-- Source information follows --
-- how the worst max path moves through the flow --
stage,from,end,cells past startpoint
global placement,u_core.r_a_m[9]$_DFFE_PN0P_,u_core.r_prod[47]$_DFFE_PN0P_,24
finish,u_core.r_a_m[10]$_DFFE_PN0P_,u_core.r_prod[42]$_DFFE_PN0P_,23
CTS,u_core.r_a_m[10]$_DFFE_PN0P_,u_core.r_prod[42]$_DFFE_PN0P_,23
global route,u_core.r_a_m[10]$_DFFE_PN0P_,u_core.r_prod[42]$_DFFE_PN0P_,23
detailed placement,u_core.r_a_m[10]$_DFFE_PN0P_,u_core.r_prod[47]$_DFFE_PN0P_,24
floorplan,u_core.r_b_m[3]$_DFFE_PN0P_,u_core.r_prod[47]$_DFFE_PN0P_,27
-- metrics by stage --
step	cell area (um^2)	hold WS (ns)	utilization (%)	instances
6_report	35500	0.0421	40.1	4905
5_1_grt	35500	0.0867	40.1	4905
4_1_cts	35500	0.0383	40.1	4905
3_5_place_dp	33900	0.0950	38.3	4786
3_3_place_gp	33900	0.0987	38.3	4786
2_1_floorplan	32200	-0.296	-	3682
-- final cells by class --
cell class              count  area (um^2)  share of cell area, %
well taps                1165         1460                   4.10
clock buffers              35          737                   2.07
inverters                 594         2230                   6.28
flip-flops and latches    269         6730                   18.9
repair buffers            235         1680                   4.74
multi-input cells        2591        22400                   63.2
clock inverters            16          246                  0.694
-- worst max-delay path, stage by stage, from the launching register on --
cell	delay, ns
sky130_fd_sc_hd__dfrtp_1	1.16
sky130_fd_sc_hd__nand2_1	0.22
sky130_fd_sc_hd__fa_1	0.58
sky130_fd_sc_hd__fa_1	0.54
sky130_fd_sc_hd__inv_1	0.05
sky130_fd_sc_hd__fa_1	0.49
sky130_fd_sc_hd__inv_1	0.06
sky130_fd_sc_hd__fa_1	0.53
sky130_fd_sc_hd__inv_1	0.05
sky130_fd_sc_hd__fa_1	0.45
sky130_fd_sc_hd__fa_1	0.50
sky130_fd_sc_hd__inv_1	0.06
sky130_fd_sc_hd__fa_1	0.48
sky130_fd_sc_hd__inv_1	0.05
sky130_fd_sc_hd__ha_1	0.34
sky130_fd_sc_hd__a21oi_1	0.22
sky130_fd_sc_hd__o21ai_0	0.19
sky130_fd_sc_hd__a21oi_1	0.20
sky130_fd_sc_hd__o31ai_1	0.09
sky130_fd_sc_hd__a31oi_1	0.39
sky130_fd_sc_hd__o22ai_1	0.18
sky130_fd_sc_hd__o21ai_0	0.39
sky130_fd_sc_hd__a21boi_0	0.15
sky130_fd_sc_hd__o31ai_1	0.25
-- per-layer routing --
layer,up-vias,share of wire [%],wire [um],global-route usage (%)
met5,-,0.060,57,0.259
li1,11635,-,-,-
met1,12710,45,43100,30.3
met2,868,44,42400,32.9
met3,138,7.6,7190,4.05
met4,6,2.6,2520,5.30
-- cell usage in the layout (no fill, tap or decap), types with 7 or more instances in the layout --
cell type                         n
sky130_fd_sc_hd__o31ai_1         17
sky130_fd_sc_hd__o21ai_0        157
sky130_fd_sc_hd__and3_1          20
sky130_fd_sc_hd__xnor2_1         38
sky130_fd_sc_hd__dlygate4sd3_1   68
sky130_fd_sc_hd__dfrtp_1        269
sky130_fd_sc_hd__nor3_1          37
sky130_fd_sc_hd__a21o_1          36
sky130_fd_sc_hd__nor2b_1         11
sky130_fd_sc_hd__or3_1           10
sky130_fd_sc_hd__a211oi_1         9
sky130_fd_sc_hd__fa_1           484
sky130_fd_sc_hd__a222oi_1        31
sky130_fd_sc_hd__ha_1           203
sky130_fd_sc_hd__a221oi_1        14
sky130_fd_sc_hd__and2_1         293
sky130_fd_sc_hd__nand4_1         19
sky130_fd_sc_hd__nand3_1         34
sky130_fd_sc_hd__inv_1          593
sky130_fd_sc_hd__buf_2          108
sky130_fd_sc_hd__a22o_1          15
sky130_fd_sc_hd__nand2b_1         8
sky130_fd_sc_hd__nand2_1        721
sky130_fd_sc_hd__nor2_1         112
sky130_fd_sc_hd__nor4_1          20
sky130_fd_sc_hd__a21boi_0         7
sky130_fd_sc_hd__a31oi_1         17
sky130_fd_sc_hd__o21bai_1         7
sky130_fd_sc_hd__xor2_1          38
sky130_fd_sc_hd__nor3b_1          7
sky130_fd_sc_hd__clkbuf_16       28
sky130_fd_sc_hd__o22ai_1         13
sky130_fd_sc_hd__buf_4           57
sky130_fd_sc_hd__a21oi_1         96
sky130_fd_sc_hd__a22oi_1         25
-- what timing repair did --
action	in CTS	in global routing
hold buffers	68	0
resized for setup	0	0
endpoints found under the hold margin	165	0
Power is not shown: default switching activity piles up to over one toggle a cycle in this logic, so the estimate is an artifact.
-- Source information concluded --
Without skipping a line, retype the full listing.

-- how the worst max path moves through the flow --
stage,from,end,cells past startpoint
global placement,u_core.r_a_m[9]$_DFFE_PN0P_,u_core.r_prod[47]$_DFFE_PN0P_,24
finish,u_core.r_a_m[10]$_DFFE_PN0P_,u_core.r_prod[42]$_DFFE_PN0P_,23
CTS,u_core.r_a_m[10]$_DFFE_PN0P_,u_core.r_prod[42]$_DFFE_PN0P_,23
global route,u_core.r_a_m[10]$_DFFE_PN0P_,u_core.r_prod[42]$_DFFE_PN0P_,23
detailed placement,u_core.r_a_m[10]$_DFFE_PN0P_,u_core.r_prod[47]$_DFFE_PN0P_,24
floorplan,u_core.r_b_m[3]$_DFFE_PN0P_,u_core.r_prod[47]$_DFFE_PN0P_,27
-- metrics by stage --
step	cell area (um^2)	hold WS (ns)	utilization (%)	instances
6_report	35500	0.0421	40.1	4905
5_1_grt	35500	0.0867	40.1	4905
4_1_cts	35500	0.0383	40.1	4905
3_5_place_dp	33900	0.0950	38.3	4786
3_3_place_gp	33900	0.0987	38.3	4786
2_1_floorplan	32200	-0.296	-	3682
-- final cells by class --
cell class              count  area (um^2)  share of cell area, %
well taps                1165         1460                   4.10
clock buffers              35          737                   2.07
inverters                 594         2230                   6.28
flip-flops and latches    269         6730                   18.9
repair buffers            235         1680                   4.74
multi-input cells        2591        22400                   63.2
clock inverters            16          246                  0.694
-- worst max-delay path, stage by stage, from the launching register on --
cell	delay, ns
sky130_fd_sc_hd__dfrtp_1	1.16
sky130_fd_sc_hd__nand2_1	0.22
sky130_fd_sc_hd__fa_1	0.58
sky130_fd_sc_hd__fa_1	0.54
sky130_fd_sc_hd__inv_1	0.05
sky130_fd_sc_hd__fa_1	0.49
sky130_fd_sc_hd__inv_1	0.06
sky130_fd_sc_hd__fa_1	0.53
sky130_fd_sc_hd__inv_1	0.05
sky130_fd_sc_hd__fa_1	0.45
sky130_fd_sc_hd__fa_1	0.50
sky130_fd_sc_hd__inv_1	0.06
sky130_fd_sc_hd__fa_1	0.48
sky130_fd_sc_hd__inv_1	0.05
sky130_fd_sc_hd__ha_1	0.34
sky130_fd_sc_hd__a21oi_1	0.22
sky130_fd_sc_hd__o21ai_0	0.19
sky130_fd_sc_hd__a21oi_1	0.20
sky130_fd_sc_hd__o31ai_1	0.09
sky130_fd_sc_hd__a31oi_1	0.39
sky130_fd_sc_hd__o22ai_1	0.18
sky130_fd_sc_hd__o21ai_0	0.39
sky130_fd_sc_hd__a21boi_0	0.15
sky130_fd_sc_hd__o31ai_1	0.25
-- per-layer routing --
layer,up-vias,share of wire [%],wire [um],global-route usage (%)
met5,-,0.060,57,0.259
li1,11635,-,-,-
met1,12710,45,43100,30.3
met2,868,44,42400,32.9
met3,138,7.6,7190,4.05
met4,6,2.6,2520,5.30
-- cell usage in the layout (no fill, tap or decap), types with 7 or more instances in the layout --
cell type                         n
sky130_fd_sc_hd__o31ai_1         17
sky130_fd_sc_hd__o21ai_0        157
sky130_fd_sc_hd__and3_1          20
sky130_fd_sc_hd__xnor2_1         38
sky130_fd_sc_hd__dlygate4sd3_1   68
sky130_fd_sc_hd__dfrtp_1        269
sky130_fd_sc_hd__nor3_1          37
sky130_fd_sc_hd__a21o_1          36
sky130_fd_sc_hd__nor2b_1         11
sky130_fd_sc_hd__or3_1           10
sky130_fd_sc_hd__a211oi_1         9
sky130_fd_sc_hd__fa_1           484
sky130_fd_sc_hd__a222oi_1        31
sky130_fd_sc_hd__ha_1           203
sky130_fd_sc_hd__a221oi_1        14
sky130_fd_sc_hd__and2_1         293
sky130_fd_sc_hd__nand4_1         19
sky130_fd_sc_hd__nand3_1         34
sky130_fd_sc_hd__inv_1          593
sky130_fd_sc_hd__buf_2          108
sky130_fd_sc_hd__a22o_1          15
sky130_fd_sc_hd__nand2b_1         8
sky130_fd_sc_hd__nand2_1        721
sky130_fd_sc_hd__nor2_1         112
sky130_fd_sc_hd__nor4_1          20
sky130_fd_sc_hd__a21boi_0         7
sky130_fd_sc_hd__a31oi_1         17
sky130_fd_sc_hd__o21bai_1         7
sky130_fd_sc_hd__xor2_1          38
sky130_fd_sc_hd__nor3b_1          7
sky130_fd_sc_hd__clkbuf_16       28
sky130_fd_sc_hd__o22ai_1         13
sky130_fd_sc_hd__buf_4           57
sky130_fd_sc_hd__a21oi_1         96
sky130_fd_sc_hd__a22oi_1         25
-- what timing repair did --
action	in CTS	in global routing
hold buffers	68	0
resized for setup	0	0
endpoints found under the hold margin	165	0
Power is not shown: default switching activity piles up to over one toggle a cycle in this logic, so the estimate is an artifact.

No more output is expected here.